La corrección política, esa enfermedad moderna que no se atreve a nombrar las cosas como son y que para todo tiene una hipérbole que cubre a lo que sea con el velo de la aceptabilidad, la falsa compasión, la falsa empatía, la falsedad a secas, nos ha prohibido decir lo que sucedió la noche en que Tlahuelilpan ardió. No podemos siquiera insinuar que los cientos de personas que estaban ese día a pie del ducto perforado estaban beneficiándose del robo, que son los mismos que cobijan al crimen organizado y gozan de los efectos económicos de la actividad ilícita del robo de combustible (eufemísticamente llamado su “cobjio social”), murieron como resultado de su participación en un crimen cuyas ramificaciones están destruyendo a nuestra sociedad. Los progres nos han prohibido decir que el resultado (morir quemados) es consecuencia de su acción (robar gasolina) por miedo a que alguien concluya que se lo merecían. Es mejor decir que no estaban robando sino que estaban en estado de necesidad, para que así puedan pasar a ser víctimas de la mano invisible del capitalismo que hoy en día sirve para exculparlo y explicar todo lo que le sale mal al nuevo régimen, que es bastante. En cuanto los criminales (personas que realicen una actividad ilícita) se convierten en víctimas, la muerte los cubre con un halo de santidad y son dignos de indulgencia y del lugar común que nadie nunca merece la muerte. En ese tránsito, la verdad queda sepultada.

Desde el gobierno nos dicen que los muertos de Tlahuelilpan realmente no son culpables sino víctimas. Víctimas de algo llamado neoliberalismo, el chivo expiatorio preferido de este ya largo sexenio que apenas comienza.  A esas personas que bailaban entre un borbotón interminable de gasolina, que hacían filas kilométricas para robar unos litros de combustible, que solapan, cobijan y sirven a sus verdugos, que les compran gasolina robada y se alquilan de halcones, no debemos tocarlos con el menor señalamiento de culpabilidad ni achacarles responsabilidad alguna. El sentimiento de culpa mexicano siempre le ha quitado autonomía al pobre, quien por fuerza es víctima y es bueno. Me pregunto entonces dónde quedan millones de otros pobres o personas en situaciones económicas difíciles que escogen caminos dignos para remontar su situación: emprender un pequeño negocio, estudiar, conseguir becas, trabajar. En el mundo en que los que roban gasolina y de ello se benefician son unos santos, a las personas pobres pero honestas no les queda sino la etiqueta de pendejos.

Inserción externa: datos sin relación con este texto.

===== src/design/armPkg.sv =====
// armPkg: shared word types, instruction views and control encodings for the ARM pipeline
package armPkg;

  typedef logic [31:0] Word;
  typedef logic [3:0]  RegAddr;

  // NZCV order, N in bit 3
  typedef logic [3:0] Flags;

  typedef logic [1:0] AluCtl;
  localparam AluCtl aluAdd = 2'd0;
  localparam AluCtl aluSub = 2'd1;
  localparam AluCtl aluAnd = 2'd2;
  localparam AluCtl aluOrr = 2'd3;

  typedef logic [1:0] ImmSrc;
  localparam ImmSrc immDp8   = 2'd0;
  localparam ImmSrc immMem12 = 2'd1;
  localparam ImmSrc immBr24  = 2'd2;

  typedef logic [1:0] FwdSel;
  localparam FwdSel fwdNone = 2'd0;
  localparam FwdSel fwdWb   = 2'd1;
  localparam FwdSel fwdMem  = 2'd2;

  // instruction class in bits 27:26
  localparam logic [1:0] opDp  = 2'b00;
  localparam logic [1:0] opMem = 2'b01;
  localparam logic [1:0] opBr  = 2'b10;

  // data processing cmd field
  localparam logic [3:0] cmdAnd = 4'b0000;
  localparam logic [3:0] cmdSub = 4'b0010;
  localparam logic [3:0] cmdAdd = 4'b0100;
  localparam logic [3:0] cmdOrr = 4'b1100;

  localparam Word pcStep = 32'd4;

  // one instruction word seen as data processing, memory or branch
  typedef union packed {
    struct packed {
      logic [3:0]  cond;
      logic [1:0]  op;
      logic        i;
      logic [3:0]  cmd;
      logic        s;
      logic [3:0]  rn;
      logic [3:0]  rd;
      logic [11:0] src2;
    } dp;
    struct packed {
      logic [3:0]  cond;
      logic [1:0]  op;
      logic        iBit;
      logic        p;
      logic        u;
      logic        b;
      logic        w;
      logic        l;
      logic [3:0]  rn;
      logic [3:0]  rd;
      logic [11:0] imm12;
    } mem;
    struct packed {
      logic [3:0]  cond;
      logic [1:0]  op;
      logic [1:0]  funct;
      logic [23:0] imm24;
    } br;
  } InstrWord;

endpackage


===== src/design/armRegFile.sv =====
// armRegFile: R0-R14 storage with two read ports, falling-edge write, R15 read as PC+8
`timescale 1ns/1ps

module armRegFile (
  input  logic          clk,
  input  logic          we,
  input  armPkg::RegAddr ra1,
  input  armPkg::RegAddr ra2,
  input  armPkg::RegAddr wa,
  input  armPkg::Word    wd,
  input  armPkg::Word    r15,
  output armPkg::Word    rd1,
  output armPkg::Word    rd2
);

  armPkg::Word regs [0:14];

  // write on the falling edge so decode sees the writeback value in the same cycle
  always_ff @(negedge clk) begin
    if (we) begin
      regs[wa] <= wd;
    end
  end

  assign rd1 = (ra1 == 4'd15) ? r15 : regs[ra1];
  assign rd2 = (ra2 == 4'd15) ? r15 : regs[ra2];

  // the PC is never a destination in this subset
  assert property (@(posedge clk) we |-> (wa != 4'd15))
    else $error("register file write to R15");

endmodule


===== src/design/armAlu.sv =====
// armAlu: add, subtract, and, or with NZCV flag generation
`timescale 1ns/1ps

module armAlu (
  input  armPkg::Word   a,
  input  armPkg::Word   b,
  input  armPkg::AluCtl ctl,
  output armPkg::Word   y,
  output armPkg::Flags  flags
);

  logic        isSub;
  logic        isArith;
  armPkg::Word bOp;
  logic [32:0] sum;
  logic        carry;
  logic        overflow;

  assign isSub   = (ctl == armPkg::aluSub);
  assign isArith = (ctl == armPkg::aluAdd) || isSub;

  // subtract as a + ~b + 1, so C is the inverted borrow
  assign bOp = isSub ? ~b : b;
  assign sum = {1'b0, a} + {1'b0, bOp} + {32'd0, isSub};

  always_comb begin
    case (ctl)
      armPkg::aluAnd: y = a & b;
      armPkg::aluOrr: y = a | b;
      default:        y = sum[31:0];
    endcase
  end

  // overflow when both operands agree in sign and the result does not
  assign overflow = isArith && (a[31] == bOp[31]) && (sum[31] != a[31]);
  assign carry    = isArith && sum[32];

  assign flags = {y[31], (y == 32'd0), carry, overflow};

endmodule


===== src/design/armController.sv =====
// armController: instruction decode, condition check and the NZCV flags register
`timescale 1ns/1ps

module armController (
  input  logic             clk,
  input  logic             rst,
  input  armPkg::InstrWord instrD,
  input  armPkg::Flags     aluFlagsE,
  input  logic             flushE,
  output logic             regWriteD,
  output logic             memWriteD,
  output logic             memtoRegD,
  output logic             branchD,
  output logic             aluSrcD,
  output logic             flagWriteD,
  output armPkg::AluCtl    aluCtlD,
  output armPkg::ImmSrc    immSrcD,
  output logic [1:0]       regSrcD,
  input  logic [3:0]       condE,
  input  logic             flagWriteE,
  input  logic             branchE,
  output logic             condExE,
  output logic             branchTakenE
);

  armPkg::Flags flagsReg;
  logic         n, z, c, v;

  always_comb begin
    regWriteD  = 1'b0;
    memWriteD  = 1'b0;
    memtoRegD  = 1'b0;
    branchD    = 1'b0;
    aluSrcD    = 1'b1;
    flagWriteD = 1'b0;
    aluCtlD    = armPkg::aluAdd;
    immSrcD    = armPkg::immDp8;
    regSrcD    = 2'b00;
    case (instrD.dp.op)
      armPkg::opDp: begin
        regWriteD  = 1'b1;
        aluSrcD    = instrD.dp.i;
        flagWriteD = instrD.dp.s;
        case (instrD.dp.cmd)
          armPkg::cmdAdd: aluCtlD = armPkg::aluAdd;
          armPkg::cmdSub: aluCtlD = armPkg::aluSub;
          armPkg::cmdAnd: aluCtlD = armPkg::aluAnd;
          armPkg::cmdOrr: aluCtlD = armPkg::aluOrr;
          default: begin
            // unsupported opcode becomes a no-op
            regWriteD  = 1'b0;
            flagWriteD = 1'b0;
          end
        endcase
      end
      armPkg::opMem: begin
        immSrcD = armPkg::immMem12;
        if (instrD.mem.l) begin
          regWriteD = 1'b1;
          memtoRegD = 1'b1;
        end else begin
          memWriteD = 1'b1;
          // store data comes from rd on the second read port
          regSrcD[1] = 1'b1;
        end
      end
      armPkg::opBr: begin
        // target is PC+8 plus the shifted offset, through the ALU
        branchD    = (instrD.br.funct == 2'b10);
        immSrcD    = armPkg::immBr24;
        regSrcD[0] = 1'b1;
      end
      default: ;
    endcase
  end

  assign {n, z, c, v} = flagsReg;

  always_comb begin
    case (condE)
      4'b0000: condExE = z;
      4'b0001: condExE = !z;
      4'b0010: condExE = c;
      4'b0011: condExE = !c;
      4'b0100: condExE = n;
      4'b0101: condExE = !n;
      4'b0110: condExE = v;
      4'b0111: condExE = !v;
      4'b1000: condExE = c && !z;
      4'b1001: condExE = !c || z;
      4'b1010: condExE = (n == v);
      4'b1011: condExE = (n != v);
      4'b1100: condExE = !z && (n == v);
      4'b1101: condExE = z || (n != v);
      default: condExE = 1'b1;
    endcase
  end

  assign branchTakenE = branchE && condExE;

  // flags change only when the S instruction itself passes its condition
  always_ff @(posedge clk) begin
    if (rst) begin
      flagsReg <= '0;
    end else if (flagWriteE && condExE) begin
      flagsReg <= aluFlagsE;
    end
  end

  assert property (@(posedge clk) disable iff (rst) !(branchD && memWriteD))
    else $error("decode raised both branch and store");

  // a flushed slot reaches execute with no branch and no flag write
  assert property (@(posedge clk) disable iff (rst) flushE |=> (!branchE && !flagWriteE))
    else $error("squashed instruction reached execute");

endmodule


===== src/design/armHazard.sv =====
// armHazard: forwarding selects, load-use stall and branch flush
`timescale 1ns/1ps

module armHazard (
  input  logic          match1EM,
  input  logic          match1EW,
  input  logic          match2EM,
  input  logic          match2EW,
  input  logic          match12DE,
  input  logic          regWriteM,
  input  logic          regWriteW,
  input  logic          memtoRegE,
  input  logic          branchTakenE,
  output logic          stallF,
  output logic          stallD,
  output logic          flushD,
  output logic          flushE,
  output armPkg::FwdSel fwdAE,
  output armPkg::FwdSel fwdBE
);

  logic ldrStall;

  // the memory stage holds the younger result, so it wins
  always_comb begin
    if (match1EM && regWriteM) fwdAE = armPkg::fwdMem;
    else if (match1EW && regWriteW) fwdAE = armPkg::fwdWb;
    else fwdAE = armPkg::fwdNone;

    if (match2EM && regWriteM) fwdBE = armPkg::fwdMem;
    else if (match2EW && regWriteW) fwdBE = armPkg::fwdWb;
    else fwdBE = armPkg::fwdNone;
  end

  // load in E feeding the instruction in D
  assign ldrStall = match12DE && memtoRegE;

  assign stallF = ldrStall;
  assign stallD = ldrStall;
  assign flushD = branchTakenE;
  assign flushE = ldrStall || branchTakenE;

endmodule


===== src/design/armDatapath.sv =====
// armDatapath: PC, pipeline registers, operand selection and forwarding for the ARM pipeline
`timescale 1ns/1ps

module armDatapath (
  input  logic             clk,
  input  logic             rst,
  input  armPkg::Word      instrF,
  input  armPkg::Word      readDataM,
  input  logic             regWriteD, memWriteD, memtoRegD, branchD, aluSrcD, flagWriteD,
  input  armPkg::AluCtl    aluCtlD,
  input  armPkg::ImmSrc    immSrcD,
  input  logic [1:0]       regSrcD,
  input  logic             stallF, stallD, flushD, flushE,
  input  armPkg::FwdSel    fwdAE, fwdBE,
  input  logic             condExE, branchTakenE,
  output armPkg::InstrWord instrD,
  output armPkg::Word      pcF, aluOutM, writeDataM,
  output logic             memWriteM,
  output logic [3:0]       condE,
  output logic             flagWriteE, branchE,
  output armPkg::Flags     aluFlagsE,
  output logic             memtoRegE, regWriteM, regWriteW,
  output logic             match1EM, match1EW, match2EM, match2EW, match12DE
);

  armPkg::Word    pcNextF, pcPlus4F, pcPlus8D;
  logic           validD;
  armPkg::RegAddr ra1D, ra2D, waD;
  armPkg::Word    rd1D, rd2D, extImmD;

  logic           regWriteE, memWriteE, aluSrcE;
  armPkg::AluCtl  aluCtlE;
  armPkg::Word    rd1E, rd2E, extImmE;
  armPkg::RegAddr ra1E, ra2E, waE;
  armPkg::Word    srcAE, srcBE, writeDataE, aluResultE;

  logic           memtoRegM, memtoRegW;
  armPkg::RegAddr waM, waW;
  armPkg::Word    aluOutW, readDataW, resultW;

  function automatic armPkg::Word fwdMux(input armPkg::FwdSel sel, input armPkg::Word regVal,
                                         input armPkg::Word wbVal, input armPkg::Word memVal);
    case (sel)
      armPkg::fwdWb:  fwdMux = wbVal;
      armPkg::fwdMem: fwdMux = memVal;
      default:        fwdMux = regVal;
    endcase
  endfunction

  // fetch
  assign pcPlus4F = pcF + armPkg::pcStep;
  assign pcNextF  = branchTakenE ? aluResultE : pcPlus4F;

  always_ff @(posedge clk) begin
    if (rst) begin
      pcF <= '0;
    end else if (!stallF) begin
      pcF <= pcNextF;
    end
  end

  // decode
  always_ff @(posedge clk) begin
    if (rst || flushD) begin
      validD <= 1'b0;
    end else if (!stallD) begin
      validD <= 1'b1;
    end
  end

  always_ff @(posedge clk) begin
    if (!stallD) begin
      instrD <= instrF;
    end
  end

  // fetch is one word ahead of decode, so PC+4 in F is PC+8 of D
  assign pcPlus8D = pcPlus4F;
  assign ra1D     = regSrcD[0] ? 4'd15 : instrD.mem.rn;
  assign ra2D     = regSrcD[1] ? instrD.mem.rd : instrD.mem.imm12[3:0];
  assign waD      = instrD.mem.rd;

  always_comb begin
    case (immSrcD)
      armPkg::immDp8:   extImmD = {24'd0, instrD.mem.imm12[7:0]};
      armPkg::immMem12: extImmD = {20'd0, instrD.mem.imm12};
      armPkg::immBr24:  extImmD = {{6{instrD.br.imm24[23]}}, instrD.br.imm24, 2'b00};
      default:          extImmD = '0;
    endcase
  end

  armRegFile rf (
    .clk(clk), .we(regWriteW), .ra1(ra1D), .ra2(ra2D), .wa(waW),
    .wd(resultW), .r15(pcPlus8D), .rd1(rd1D), .rd2(rd2D)
  );

  // execute, bubble on flush or an empty decode slot
  always_ff @(posedge clk) begin
    if (rst || flushE || !validD) begin
      regWriteE  <= 1'b0;
      memWriteE  <= 1'b0;
      memtoRegE  <= 1'b0;
      branchE    <= 1'b0;
      flagWriteE <= 1'b0;
      aluSrcE    <= 1'b0;
      aluCtlE    <= armPkg::aluAdd;
      condE      <= 4'b1110;
    end else begin
      regWriteE  <= regWriteD;
      memWriteE  <= memWriteD;
      memtoRegE  <= memtoRegD;
      branchE    <= branchD;
      flagWriteE <= flagWriteD;
      aluSrcE    <= aluSrcD;
      aluCtlE    <= aluCtlD;
      condE      <= instrD.mem.cond;
    end
  end

  always_ff @(posedge clk) begin
    rd1E    <= rd1D;
    rd2E    <= rd2D;
    extImmE <= extImmD;
    ra1E    <= ra1D;
    ra2E    <= ra2D;
    waE     <= waD;
  end

  assign srcAE      = fwdMux(fwdAE, rd1E, resultW, aluOutM);
  assign writeDataE = fwdMux(fwdBE, rd2E, resultW, aluOutM);
  assign srcBE      = aluSrcE ? extImmE : writeDataE;

  armAlu alu (.a(srcAE), .b(srcBE), .ctl(aluCtlE), .y(aluResultE), .flags(aluFlagsE));

  // memory, writes dropped when the condition fails
  always_ff @(posedge clk) begin
    if (rst) begin
      regWriteM <= 1'b0;
      memWriteM <= 1'b0;
      memtoRegM <= 1'b0;
    end else begin
      regWriteM <= regWriteE && condExE;
      memWriteM <= memWriteE && condExE;
      memtoRegM <= memtoRegE;
    end
  end

  always_ff @(posedge clk) begin
    aluOutM    <= aluResultE;
    writeDataM <= writeDataE;
    waM        <= waE;
  end

  // writeback
  always_ff @(posedge clk) begin
    if (rst) begin
      regWriteW <= 1'b0;
      memtoRegW <= 1'b0;
    end else begin
      regWriteW <= regWriteM;
      memtoRegW <= memtoRegM;
    end
  end

  always_ff @(posedge clk) begin
    aluOutW   <= aluOutM;
    readDataW <= readDataM;
    waW       <= waM;
  end

  assign resultW = memtoRegW ? readDataW : aluOutW;

  // register matches for the hazard unit
  assign match1EM  = (ra1E == waM);
  assign match1EW  = (ra1E == waW);
  assign match2EM  = (ra2E == waM);
  assign match2EW  = (ra2E == waW);
  assign match12DE = (ra1D == waE) || (ra2D == waE);

endmodule


===== src/design/armPipeline.sv =====
// armPipeline: five-stage ARM subset core joining datapath, controller and hazard unit
`timescale 1ns/1ps

module armPipeline (
  input  logic        clk,
  input  logic        rst,
  output armPkg::Word pcF,
  input  armPkg::Word instrF,
  output armPkg::Word aluOutM,
  output armPkg::Word writeDataM,
  output logic        memWriteM,
  input  armPkg::Word readDataM
);

  armPkg::InstrWord instrD;
  logic             regWriteD, memWriteD, memtoRegD, branchD, aluSrcD, flagWriteD;
  armPkg::AluCtl    aluCtlD;
  armPkg::ImmSrc    immSrcD;
  logic [1:0]       regSrcD;
  logic [3:0]       condE;
  logic             flagWriteE, branchE, condExE, branchTakenE;
  armPkg::Flags     aluFlagsE;
  logic             memtoRegE, regWriteM, regWriteW;
  logic             match1EM, match1EW, match2EM, match2EW, match12DE;
  logic             stallF, stallD, flushD, flushE;
  armPkg::FwdSel    fwdAE, fwdBE;

  armController ctrl (
    .clk(clk), .rst(rst), .instrD(instrD), .aluFlagsE(aluFlagsE), .flushE(flushE),
    .regWriteD(regWriteD), .memWriteD(memWriteD), .memtoRegD(memtoRegD),
    .branchD(branchD), .aluSrcD(aluSrcD), .flagWriteD(flagWriteD),
    .aluCtlD(aluCtlD), .immSrcD(immSrcD), .regSrcD(regSrcD),
    .condE(condE), .flagWriteE(flagWriteE), .branchE(branchE),
    .condExE(condExE), .branchTakenE(branchTakenE)
  );

  armDatapath dp (
    .clk(clk), .rst(rst), .instrF(instrF), .readDataM(readDataM),
    .regWriteD(regWriteD), .memWriteD(memWriteD), .memtoRegD(memtoRegD),
    .branchD(branchD), .aluSrcD(aluSrcD), .flagWriteD(flagWriteD),
    .aluCtlD(aluCtlD), .immSrcD(immSrcD), .regSrcD(regSrcD),
    .stallF(stallF), .stallD(stallD), .flushD(flushD), .flushE(flushE),
    .fwdAE(fwdAE), .fwdBE(fwdBE), .condExE(condExE), .branchTakenE(branchTakenE),
    .instrD(instrD), .pcF(pcF), .aluOutM(aluOutM), .writeDataM(writeDataM),
    .memWriteM(memWriteM), .condE(condE), .flagWriteE(flagWriteE), .branchE(branchE),
    .aluFlagsE(aluFlagsE), .memtoRegE(memtoRegE), .regWriteM(regWriteM),
    .regWriteW(regWriteW), .match1EM(match1EM), .match1EW(match1EW),
    .match2EM(match2EM), .match2EW(match2EW), .match12DE(match12DE)
  );

  armHazard hz (
    .match1EM(match1EM), .match1EW(match1EW), .match2EM(match2EM), .match2EW(match2EW),
    .match12DE(match12DE), .regWriteM(regWriteM), .regWriteW(regWriteW),
    .memtoRegE(memtoRegE), .branchTakenE(branchTakenE),
    .stallF(stallF), .stallD(stallD), .flushD(flushD), .flushE(flushE),
    .fwdAE(fwdAE), .fwdBE(fwdBE)
  );

endmodule


===== config.mk =====
export PLATFORM = sky130hd
export DESIGN_NAME = armPipeline
export DESIGN_NICKNAME = d
export VERILOG_FILES = /design/src/design/armPkg.sv /design/src/design/armRegFile.sv /design/src/design/armAlu.sv /design/src/design/armController.sv /design/src/design/armHazard.sv /design/src/design/armDatapath.sv /design/src/design/armPipeline.sv
export SDC_FILE = /design/constraint.sdc
export NUM_CORES = 2
export LEC_CHECK = 0
export ABC_AREA = 1
export BUFFER_PORTS_ARGS = -buffer_cell sky130_fd_sc_hd__buf_2
export CORE_ASPECT_RATIO = 0.7
export CORE_MARGIN = 3
export CORE_UTILIZATION = 31
export DETAILED_ROUTE_END_ITERATION = 8
export PLACE_DENSITY = 0.47
export SLEW_MARGIN = 20
export SYNTH_ARGS = -nofsm -noshare
export SYNTH_HDL_FRONTEND = slang
export SYNTH_SLANG_ARGS = --single-unit

===== constraint.sdc =====
create_clock -name clk -period 3.8 [get_ports clk]
set_input_delay 0.19 -clock clk [delete_from_list [all_inputs] [get_ports clk]]
set_output_delay 0.19 -clock clk [all_outputs]
set_load 0.01 [all_outputs]

==> flow_summary.json <==
{
  "final_cells": 7080,
  "wirelength_mm": 180,
  "setup_viol": 23,
  "timing.final.ws_setup_ns": -0.393,
  "synthFlopType": "edfxtp_1",
  "synth_edf_count": 512,
  "finalHoldViolCount": 0,
  "place_area_mm2": 0.0457,
  "root_buffer": "clkbuf_16",
  "final_core_util_pct": 44.3,
  "dp_hpwl_mm": 127,
  "tns_ns": -3.56,
  "ir_worst_vdd_mv": 0.355,
  "fin_hold_ws_ns": 0.134,
  "hp-class": "in2reg",
  "rsz0062_at_grt": "yes",
  "clk_pin_slew_ns": 0.07,
  "syn-instance-count": 4173,
  "drtIter0Drc": 4030,
  "critical_path.max_fanout": 5,
  "period_share_pct": 110,
  "gr-usage-all-layers_pct": 27.4,
  "drc_errors": 0,
  "ys.warnings.count": 0,
  "drtAntennaViolNets": 0,
  "synth_seq_cells": 804,
  "htree_levels": 3,
  "start_kind": "register",
  "via_count": 37300,
  "async_reset_ff_share_pct": 0,
  "skew_ns": 0.0453,
  "tightestPinTransition_ns": 0.963,
  "max_freq_mhz": 238,
  "syn_to_final_growth_pct": 40.1,
  "fillCellCount": 11900,
  "max_stage_delay_ns": 0.34,
  "grt_max_degree": 68,
  "nets": 5494,
  "netlist_area_mm2": 0.0381,
  "status": "finished, violations left",
  "p_total_mw": 30.7,
  "rows": 106,
  "synth_cell_types": 75,
  "wl_per_cell_um": 25.4,
  "clk_path_buf_depth": 3,
  "crit_type": "reg2reg",
  "insertion_delay_ns": 0.71,
  "dp_slack_ns": -1.02,
  "layout_commonest_cell": "inv_1",
  "violations": "setup timing",
  "yosysSeqAreaShare_pct": 55.7,
  "syn_area_per_cell_um2": 9.14,
  "grt_pass1_wl_mm": 252,
  "numCtsBuffers": 84,
  "min_period_ns": 4.19,
  "maxSlewViolCount": 0,
  "fp.dieW_um": 425,
  "design_area_mm2": 0.0534,
  "final_cell_mix": "inv_1 (910), buf_4 (550), nand2_1 (518), edfxtp_1 (512), o21ai_0 (414)",
  "p_leak_nw": 23.5,
  "dieArea_mm2": 0.127,
  "core_area_mm2": 0.121,
  "cts_tree": "yes",
  "power_density_mw_per_mm2": 576,
  "io_pins": 163,
  "crit_arrival_ns": 4.82,
  "end_kind": "register",
  "die_y_um": 299,
  "initial_utilization_pct": 31.6,
  "dp_cells": 6325,
  "via_per_inst": 5.27,
  "cts.sinks": 804,
  "synth_fp_nets": 4277,
  "cp.required_ns": 4.42,
  "grt_pass1_vias": 35900,
  "overflow": 0,
  "drtPass1Iterations": 6,
  "globalplace.congestion": 1.03,
  "antenna_found_initial": 9,
  "cp_slowest_cell": "dfxtp_2",
  "numPortBuffers": 162,
  "final_layout_size_suffix_gt1_share_pct": 26.1,
  "drv_cap": 0,
  "slew_headroom_pct": 35.6
}
[state kept, by name, summed over array words and instances (netlist names), 32 cells and up]
name,flops
dp.rf.regs,480
dp.aluOutM,32
dp.aluOutW,32
dp.instrD,32
dp.pcF,32
dp.rd1E,32
dp.rd2E,32
dp.readDataW,32
dp.writeDataM,32
[per-layer routing]
layer	wire (um)	share of wire [%]	track usage (%)
met5	76	0.042	0
met4	4190	2.3	7.79
met1	83300	46	40.3
met3	18400	10	8.76
met2	73700	41	38.0
[cells by family (layout without fill, tap and decap cells)]
logic type | Yosys count | in the layout | synth area share [%]
buffers and inverters | 719 | 2000 | 7.29
AO/OA/AOI/OAI | 1228 | 1228 | 18.9
XOR/XNOR | 74 | 74 | 1.70
adder cells (fa/ha/maj) | 41 | 41 | 1.35
multiplexers | 16 | 16 | 0.440
other | 0 | 6 | 0
AND/OR/NAND/NOR | 1291 | 1291 | 14.6
flip-flops | 804 | 804 | 55.7
[repair_timing]
| item | 4_1_cts | 5_1_grt |
|---|---|---|
| endpoints found under the hold margin | 69 | 0 |
| hold buffers | 65 | 0 |
| pin swaps | 74 | 124 |
| resized for setup | 257 | 262 |
| gates cloned | 1 | 1 |
| setup buffers | 34 | 26 |
| setup endpoints to repair | 126 | 65 |
[critical path, delay by kind of cell, from the launching register on]
family                     cells  cell delay [ns]
xor gates and xnor gates       1             0.21
AOI/OAI and AO/OA              6             0.94
buffers and inverters          7             0.66
adders and majority gates      1             0.26
and+or+nand+nor               17             1.69
DFF                            1             0.34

Semanas después de Tlahuelilpan, no dejo de pensar en ese pueblobueno que no soltó su celular mientras alguien ardía en llamas a unos metros de él, al que no le temblaba la voz ni la mano, al que le importó más el registro de las llamas que auxiliar a un vecino cuya vida se terminaba ante sus ojos. Tlahuelilpan es un retrato fiel de la descomposición de México en todos los sentidos.

-Pinche loco hijo de su puta madre le echó lumbre.

Hay una dimensión del crimen de Tlahuelilpan de la que se ha hablado poco y la cual no habrá de ser investigada por un gobierno que dice querer acabar con la impunidad y la corrupción, pero que perdona todos los delitos según le convenga: la posibilidad de que la explosión de Tlahuelilpan no haya sido consecuencia de una chispa desafortunada sino de un acto deliberado, de algún huachicolero que decidió divertirse con un encendedor o castigar a quienes se beneficiaban de un delito que no venía de su mano ni de su gracia. Es escalofriante la posibilidad de que “la tragedia” no haya sido tal sino un acto deliberado de castigo, de una venganza, o de un acto de ligereza por quienes han encontrado que cuanto más desprecien la vida más ricos se hacen.

¿Qué fue, pues, la chispa de Tlahuelilpan, quiénes son sus muertos y quiénes sus verdaderas víctimas? Misterios de este México que ya no sabe ni quién es ni qué quiere.